> [WORK TO BE COMPLETED] Please retype the records below exactly as they stand.
++++ RAW DATA
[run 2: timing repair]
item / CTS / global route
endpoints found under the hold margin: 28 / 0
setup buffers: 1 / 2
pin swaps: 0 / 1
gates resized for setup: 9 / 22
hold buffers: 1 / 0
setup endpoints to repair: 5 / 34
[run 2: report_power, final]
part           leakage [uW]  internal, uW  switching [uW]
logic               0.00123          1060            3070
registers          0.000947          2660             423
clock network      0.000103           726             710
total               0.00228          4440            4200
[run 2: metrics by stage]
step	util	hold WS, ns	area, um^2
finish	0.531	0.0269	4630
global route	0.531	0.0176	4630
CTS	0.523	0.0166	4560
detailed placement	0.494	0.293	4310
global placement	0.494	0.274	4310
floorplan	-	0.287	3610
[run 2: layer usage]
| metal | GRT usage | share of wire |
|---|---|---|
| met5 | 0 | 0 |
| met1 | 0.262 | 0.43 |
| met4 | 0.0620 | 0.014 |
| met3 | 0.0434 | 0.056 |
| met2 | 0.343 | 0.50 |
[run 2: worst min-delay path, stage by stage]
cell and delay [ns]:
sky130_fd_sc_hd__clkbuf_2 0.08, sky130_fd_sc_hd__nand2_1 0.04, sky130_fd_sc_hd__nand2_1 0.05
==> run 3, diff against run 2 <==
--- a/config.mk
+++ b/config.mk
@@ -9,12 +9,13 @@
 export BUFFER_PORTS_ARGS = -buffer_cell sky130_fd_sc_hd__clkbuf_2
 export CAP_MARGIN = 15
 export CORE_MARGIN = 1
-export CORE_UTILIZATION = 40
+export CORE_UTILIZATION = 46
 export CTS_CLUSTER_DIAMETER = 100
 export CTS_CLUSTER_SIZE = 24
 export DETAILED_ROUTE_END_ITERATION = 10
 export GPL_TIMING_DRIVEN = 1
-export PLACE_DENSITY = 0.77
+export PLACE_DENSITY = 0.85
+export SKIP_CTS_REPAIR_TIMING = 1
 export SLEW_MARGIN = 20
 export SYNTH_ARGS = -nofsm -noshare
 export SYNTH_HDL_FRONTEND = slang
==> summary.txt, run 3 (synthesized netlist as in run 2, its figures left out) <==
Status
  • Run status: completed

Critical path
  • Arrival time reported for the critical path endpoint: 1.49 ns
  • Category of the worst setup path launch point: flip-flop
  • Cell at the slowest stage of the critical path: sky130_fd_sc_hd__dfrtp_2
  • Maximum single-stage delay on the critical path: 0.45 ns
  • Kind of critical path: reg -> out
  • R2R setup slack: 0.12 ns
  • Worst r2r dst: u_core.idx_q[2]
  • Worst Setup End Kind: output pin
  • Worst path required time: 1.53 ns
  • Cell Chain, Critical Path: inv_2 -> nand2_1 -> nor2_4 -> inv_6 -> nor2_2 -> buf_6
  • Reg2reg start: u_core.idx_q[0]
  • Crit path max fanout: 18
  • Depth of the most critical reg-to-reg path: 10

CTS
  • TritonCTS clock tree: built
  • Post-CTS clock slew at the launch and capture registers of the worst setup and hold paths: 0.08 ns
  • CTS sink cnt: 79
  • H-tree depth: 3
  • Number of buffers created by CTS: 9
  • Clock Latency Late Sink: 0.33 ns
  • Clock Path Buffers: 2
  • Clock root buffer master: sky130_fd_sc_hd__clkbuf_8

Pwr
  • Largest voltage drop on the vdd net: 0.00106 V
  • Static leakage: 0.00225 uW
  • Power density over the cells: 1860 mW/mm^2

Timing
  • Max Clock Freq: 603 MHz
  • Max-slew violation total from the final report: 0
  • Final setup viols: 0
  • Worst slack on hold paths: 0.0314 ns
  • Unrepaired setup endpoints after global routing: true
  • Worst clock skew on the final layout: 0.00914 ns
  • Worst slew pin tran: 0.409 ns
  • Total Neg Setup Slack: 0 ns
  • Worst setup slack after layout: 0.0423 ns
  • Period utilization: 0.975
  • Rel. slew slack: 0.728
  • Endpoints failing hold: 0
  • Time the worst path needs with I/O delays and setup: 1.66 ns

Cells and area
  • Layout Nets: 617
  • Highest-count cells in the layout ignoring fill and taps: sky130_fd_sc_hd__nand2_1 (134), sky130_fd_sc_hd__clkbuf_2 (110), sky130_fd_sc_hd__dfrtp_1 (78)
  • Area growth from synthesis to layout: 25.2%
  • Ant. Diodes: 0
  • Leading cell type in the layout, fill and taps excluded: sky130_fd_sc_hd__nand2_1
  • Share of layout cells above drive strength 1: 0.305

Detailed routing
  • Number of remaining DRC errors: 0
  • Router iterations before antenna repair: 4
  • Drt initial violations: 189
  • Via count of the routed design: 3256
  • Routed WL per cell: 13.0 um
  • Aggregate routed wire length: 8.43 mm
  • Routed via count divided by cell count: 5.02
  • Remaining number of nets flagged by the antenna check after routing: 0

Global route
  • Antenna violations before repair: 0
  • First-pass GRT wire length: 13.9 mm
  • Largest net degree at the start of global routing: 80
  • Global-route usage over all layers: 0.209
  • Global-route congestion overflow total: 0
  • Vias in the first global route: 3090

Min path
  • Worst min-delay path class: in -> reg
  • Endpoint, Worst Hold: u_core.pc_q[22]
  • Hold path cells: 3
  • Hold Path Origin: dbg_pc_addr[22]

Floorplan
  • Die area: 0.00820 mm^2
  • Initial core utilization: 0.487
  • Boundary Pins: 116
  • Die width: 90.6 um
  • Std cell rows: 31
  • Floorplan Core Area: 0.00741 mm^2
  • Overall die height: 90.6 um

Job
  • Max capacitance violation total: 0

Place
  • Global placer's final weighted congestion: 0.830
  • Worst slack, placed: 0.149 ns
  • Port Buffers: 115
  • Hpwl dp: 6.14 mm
++++++++
> [RESULT OF THE TASK]
[run 2: timing repair]
item / CTS / global route
endpoints found under the hold margin: 28 / 0
setup buffers: 1 / 2
pin swaps: 0 / 1
gates resized for setup: 9 / 22
hold buffers: 1 / 0
setup endpoints to repair: 5 / 34
[run 2: report_power, final]
part           leakage [uW]  internal, uW  switching [uW]
logic               0.00123          1060            3070
registers          0.000947          2660             423
clock network      0.000103           726             710
total               0.00228          4440            4200
[run 2: metrics by stage]
step	util	hold WS, ns	area, um^2
finish	0.531	0.0269	4630
global route	0.531	0.0176	4630
CTS	0.523	0.0166	4560
detailed placement	0.494	0.293	4310
global placement	0.494	0.274	4310
floorplan	-	0.287	3610
[run 2: layer usage]
| metal | GRT usage | share of wire |
|---|---|---|
| met5 | 0 | 0 |
| met1 | 0.262 | 0.43 |
| met4 | 0.0620 | 0.014 |
| met3 | 0.0434 | 0.056 |
| met2 | 0.343 | 0.50 |
[run 2: worst min-delay path, stage by stage]
cell and delay [ns]:
sky130_fd_sc_hd__clkbuf_2 0.08, sky130_fd_sc_hd__nand2_1 0.04, sky130_fd_sc_hd__nand2_1 0.05
==> run 3, diff against run 2 <==
--- a/config.mk
+++ b/config.mk
@@ -9,12 +9,13 @@
 export BUFFER_PORTS_ARGS = -buffer_cell sky130_fd_sc_hd__clkbuf_2
 export CAP_MARGIN = 15
 export CORE_MARGIN = 1
-export CORE_UTILIZATION = 40
+export CORE_UTILIZATION = 46
 export CTS_CLUSTER_DIAMETER = 100
 export CTS_CLUSTER_SIZE = 24
 export DETAILED_ROUTE_END_ITERATION = 10
 export GPL_TIMING_DRIVEN = 1
-export PLACE_DENSITY = 0.77
+export PLACE_DENSITY = 0.85
+export SKIP_CTS_REPAIR_TIMING = 1
 export SLEW_MARGIN = 20
 export SYNTH_ARGS = -nofsm -noshare
 export SYNTH_HDL_FRONTEND = slang
==> summary.txt, run 3 (synthesized netlist as in run 2, its figures left out) <==
Status
  • Run status: completed

Critical path
  • Arrival time reported for the critical path endpoint: 1.49 ns
  • Category of the worst setup path launch point: flip-flop
  • Cell at the slowest stage of the critical path: sky130_fd_sc_hd__dfrtp_2
  • Maximum single-stage delay on the critical path: 0.45 ns
  • Kind of critical path: reg -> out
  • R2R setup slack: 0.12 ns
  • Worst r2r dst: u_core.idx_q[2]
  • Worst Setup End Kind: output pin
  • Worst path required time: 1.53 ns
  • Cell Chain, Critical Path: inv_2 -> nand2_1 -> nor2_4 -> inv_6 -> nor2_2 -> buf_6
  • Reg2reg start: u_core.idx_q[0]
  • Crit path max fanout: 18
  • Depth of the most critical reg-to-reg path: 10

CTS
  • TritonCTS clock tree: built
  • Post-CTS clock slew at the launch and capture registers of the worst setup and hold paths: 0.08 ns
  • CTS sink cnt: 79
  • H-tree depth: 3
  • Number of buffers created by CTS: 9
  • Clock Latency Late Sink: 0.33 ns
  • Clock Path Buffers: 2
  • Clock root buffer master: sky130_fd_sc_hd__clkbuf_8

Pwr
  • Largest voltage drop on the vdd net: 0.00106 V
  • Static leakage: 0.00225 uW
  • Power density over the cells: 1860 mW/mm^2

Timing
  • Max Clock Freq: 603 MHz
  • Max-slew violation total from the final report: 0
  • Final setup viols: 0
  • Worst slack on hold paths: 0.0314 ns
  • Unrepaired setup endpoints after global routing: true
  • Worst clock skew on the final layout: 0.00914 ns
  • Worst slew pin tran: 0.409 ns
  • Total Neg Setup Slack: 0 ns
  • Worst setup slack after layout: 0.0423 ns
  • Period utilization: 0.975
  • Rel. slew slack: 0.728
  • Endpoints failing hold: 0
  • Time the worst path needs with I/O delays and setup: 1.66 ns

Cells and area
  • Layout Nets: 617
  • Highest-count cells in the layout ignoring fill and taps: sky130_fd_sc_hd__nand2_1 (134), sky130_fd_sc_hd__clkbuf_2 (110), sky130_fd_sc_hd__dfrtp_1 (78)
  • Area growth from synthesis to layout: 25.2%
  • Ant. Diodes: 0
  • Leading cell type in the layout, fill and taps excluded: sky130_fd_sc_hd__nand2_1
  • Share of layout cells above drive strength 1: 0.305

Detailed routing
  • Number of remaining DRC errors: 0
  • Router iterations before antenna repair: 4
  • Drt initial violations: 189
  • Via count of the routed design: 3256
  • Routed WL per cell: 13.0 um
  • Aggregate routed wire length: 8.43 mm
  • Routed via count divided by cell count: 5.02
  • Remaining number of nets flagged by the antenna check after routing: 0

Global route
  • Antenna violations before repair: 0
  • First-pass GRT wire length: 13.9 mm
  • Largest net degree at the start of global routing: 80
  • Global-route usage over all layers: 0.209
  • Global-route congestion overflow total: 0
  • Vias in the first global route: 3090

Min path
  • Worst min-delay path class: in -> reg
  • Endpoint, Worst Hold: u_core.pc_q[22]
  • Hold path cells: 3
  • Hold Path Origin: dbg_pc_addr[22]

Floorplan
  • Die area: 0.00820 mm^2
  • Initial core utilization: 0.487
  • Boundary Pins: 116
  • Die width: 90.6 um
  • Std cell rows: 31
  • Floorplan Core Area: 0.00741 mm^2
  • Overall die height: 90.6 um

Job
  • Max capacitance violation total: 0

Place
  • Global placer's final weighted congestion: 0.830
  • Worst slack, placed: 0.149 ns
  • Port Buffers: 115
  • Hpwl dp: 6.14 mm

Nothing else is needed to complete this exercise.